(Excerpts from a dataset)

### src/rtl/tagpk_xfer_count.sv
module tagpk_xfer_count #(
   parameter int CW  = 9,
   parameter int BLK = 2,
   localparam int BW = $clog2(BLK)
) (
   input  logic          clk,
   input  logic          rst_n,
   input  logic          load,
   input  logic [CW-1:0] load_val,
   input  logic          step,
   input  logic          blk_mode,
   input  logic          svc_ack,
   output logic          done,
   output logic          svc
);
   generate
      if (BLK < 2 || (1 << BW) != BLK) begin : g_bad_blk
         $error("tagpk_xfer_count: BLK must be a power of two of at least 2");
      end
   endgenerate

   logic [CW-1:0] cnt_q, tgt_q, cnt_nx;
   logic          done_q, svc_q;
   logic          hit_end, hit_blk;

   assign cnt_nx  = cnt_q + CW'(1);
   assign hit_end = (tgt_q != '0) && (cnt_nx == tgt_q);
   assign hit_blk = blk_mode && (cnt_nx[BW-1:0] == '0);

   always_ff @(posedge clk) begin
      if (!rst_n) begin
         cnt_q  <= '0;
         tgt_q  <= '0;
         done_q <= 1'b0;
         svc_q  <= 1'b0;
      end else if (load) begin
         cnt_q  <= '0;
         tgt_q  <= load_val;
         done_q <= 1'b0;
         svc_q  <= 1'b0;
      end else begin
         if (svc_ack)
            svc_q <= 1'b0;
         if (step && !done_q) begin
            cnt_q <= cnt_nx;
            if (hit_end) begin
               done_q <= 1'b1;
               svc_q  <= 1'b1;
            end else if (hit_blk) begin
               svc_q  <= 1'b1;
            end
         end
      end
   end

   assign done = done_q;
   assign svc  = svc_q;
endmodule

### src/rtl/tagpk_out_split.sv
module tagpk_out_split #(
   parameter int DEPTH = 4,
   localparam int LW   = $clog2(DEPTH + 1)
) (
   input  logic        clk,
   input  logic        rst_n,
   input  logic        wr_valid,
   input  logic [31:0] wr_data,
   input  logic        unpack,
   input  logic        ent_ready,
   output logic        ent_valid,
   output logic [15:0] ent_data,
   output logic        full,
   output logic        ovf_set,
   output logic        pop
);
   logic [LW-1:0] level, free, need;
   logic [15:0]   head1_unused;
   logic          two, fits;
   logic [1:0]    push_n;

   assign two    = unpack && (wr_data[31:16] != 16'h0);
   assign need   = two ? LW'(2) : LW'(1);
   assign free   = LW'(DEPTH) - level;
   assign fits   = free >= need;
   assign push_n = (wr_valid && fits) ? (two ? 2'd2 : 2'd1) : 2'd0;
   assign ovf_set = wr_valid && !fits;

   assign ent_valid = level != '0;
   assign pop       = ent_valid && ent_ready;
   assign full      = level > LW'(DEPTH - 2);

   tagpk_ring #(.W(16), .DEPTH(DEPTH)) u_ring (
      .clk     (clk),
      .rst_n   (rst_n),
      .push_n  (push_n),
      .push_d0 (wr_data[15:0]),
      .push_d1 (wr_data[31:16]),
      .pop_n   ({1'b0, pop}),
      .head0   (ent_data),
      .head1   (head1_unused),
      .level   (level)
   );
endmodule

> _Work to be completed_: Look through the data above for the word "full". Report each line where it occurs.

> _Expected answer_:
   output logic        full,
   assign full      = level > LW'(DEPTH - 2);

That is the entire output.